• [Exercise brief]: The answer must consist only of the lines from the line with "SETUP_SLACK_MARGIN=$SETUP_MARGIN finish >" to the line with "In the tables", both included, exactly as they stand below.
======
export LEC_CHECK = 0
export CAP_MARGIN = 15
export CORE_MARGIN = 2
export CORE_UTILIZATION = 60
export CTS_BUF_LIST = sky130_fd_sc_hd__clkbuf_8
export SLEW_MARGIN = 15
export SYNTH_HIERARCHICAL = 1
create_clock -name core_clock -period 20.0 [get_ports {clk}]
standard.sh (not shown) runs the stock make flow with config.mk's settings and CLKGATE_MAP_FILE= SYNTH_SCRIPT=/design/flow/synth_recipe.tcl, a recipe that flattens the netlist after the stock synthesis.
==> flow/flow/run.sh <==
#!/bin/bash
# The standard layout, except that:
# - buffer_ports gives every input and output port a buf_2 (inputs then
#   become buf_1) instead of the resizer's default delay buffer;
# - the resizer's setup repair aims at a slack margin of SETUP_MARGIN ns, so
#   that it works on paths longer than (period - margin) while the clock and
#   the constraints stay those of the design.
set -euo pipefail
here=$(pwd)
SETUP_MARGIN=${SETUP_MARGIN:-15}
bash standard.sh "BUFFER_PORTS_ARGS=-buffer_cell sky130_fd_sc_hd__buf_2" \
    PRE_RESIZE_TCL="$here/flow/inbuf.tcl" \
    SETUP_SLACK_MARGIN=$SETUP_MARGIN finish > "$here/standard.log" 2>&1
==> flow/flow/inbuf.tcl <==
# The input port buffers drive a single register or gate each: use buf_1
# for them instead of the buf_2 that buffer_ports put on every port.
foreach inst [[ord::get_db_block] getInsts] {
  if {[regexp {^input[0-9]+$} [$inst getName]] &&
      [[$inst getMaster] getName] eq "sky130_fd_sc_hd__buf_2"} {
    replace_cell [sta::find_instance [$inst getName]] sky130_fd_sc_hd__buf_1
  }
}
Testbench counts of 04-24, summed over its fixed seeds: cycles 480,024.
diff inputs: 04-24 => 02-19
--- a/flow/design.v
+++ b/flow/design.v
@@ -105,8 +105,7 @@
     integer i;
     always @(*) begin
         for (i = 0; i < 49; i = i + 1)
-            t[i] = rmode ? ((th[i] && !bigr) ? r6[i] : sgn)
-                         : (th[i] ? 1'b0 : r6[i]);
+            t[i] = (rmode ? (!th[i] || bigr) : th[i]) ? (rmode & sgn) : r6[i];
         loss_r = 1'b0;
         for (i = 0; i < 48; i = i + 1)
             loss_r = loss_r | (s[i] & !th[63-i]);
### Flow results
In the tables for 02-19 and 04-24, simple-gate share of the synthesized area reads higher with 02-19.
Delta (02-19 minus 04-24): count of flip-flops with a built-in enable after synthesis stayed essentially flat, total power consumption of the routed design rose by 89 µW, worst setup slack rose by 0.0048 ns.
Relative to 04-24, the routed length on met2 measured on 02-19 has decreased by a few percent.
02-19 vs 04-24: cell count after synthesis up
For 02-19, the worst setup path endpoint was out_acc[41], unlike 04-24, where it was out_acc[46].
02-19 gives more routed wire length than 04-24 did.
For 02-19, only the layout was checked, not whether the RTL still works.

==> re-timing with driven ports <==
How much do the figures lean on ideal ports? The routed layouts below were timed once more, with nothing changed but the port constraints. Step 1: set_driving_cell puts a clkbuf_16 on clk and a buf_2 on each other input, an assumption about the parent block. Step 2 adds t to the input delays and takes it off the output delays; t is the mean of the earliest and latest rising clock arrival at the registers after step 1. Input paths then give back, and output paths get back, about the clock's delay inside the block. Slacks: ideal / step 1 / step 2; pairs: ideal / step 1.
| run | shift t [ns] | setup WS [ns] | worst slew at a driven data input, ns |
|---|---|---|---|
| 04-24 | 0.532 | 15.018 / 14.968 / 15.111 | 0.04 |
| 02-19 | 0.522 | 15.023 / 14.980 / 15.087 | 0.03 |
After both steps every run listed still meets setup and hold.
======
• [Written solution]:
    SETUP_SLACK_MARGIN=$SETUP_MARGIN finish > "$here/standard.log" 2>&1
==> flow/flow/inbuf.tcl <==
# The input port buffers drive a single register or gate each: use buf_1
# for them instead of the buf_2 that buffer_ports put on every port.
foreach inst [[ord::get_db_block] getInsts] {
  if {[regexp {^input[0-9]+$} [$inst getName]] &&
      [[$inst getMaster] getName] eq "sky130_fd_sc_hd__buf_2"} {
    replace_cell [sta::find_instance [$inst getName]] sky130_fd_sc_hd__buf_1
  }
}
Testbench counts of 04-24, summed over its fixed seeds: cycles 480,024.
diff inputs: 04-24 => 02-19
--- a/flow/design.v
+++ b/flow/design.v
@@ -105,8 +105,7 @@
     integer i;
     always @(*) begin
         for (i = 0; i < 49; i = i + 1)
-            t[i] = rmode ? ((th[i] && !bigr) ? r6[i] : sgn)
-                         : (th[i] ? 1'b0 : r6[i]);
+            t[i] = (rmode ? (!th[i] || bigr) : th[i]) ? (rmode & sgn) : r6[i];
         loss_r = 1'b0;
         for (i = 0; i < 48; i = i + 1)
             loss_r = loss_r | (s[i] & !th[63-i]);
### Flow results
In the tables for 02-19 and 04-24, simple-gate share of the synthesized area reads higher with 02-19.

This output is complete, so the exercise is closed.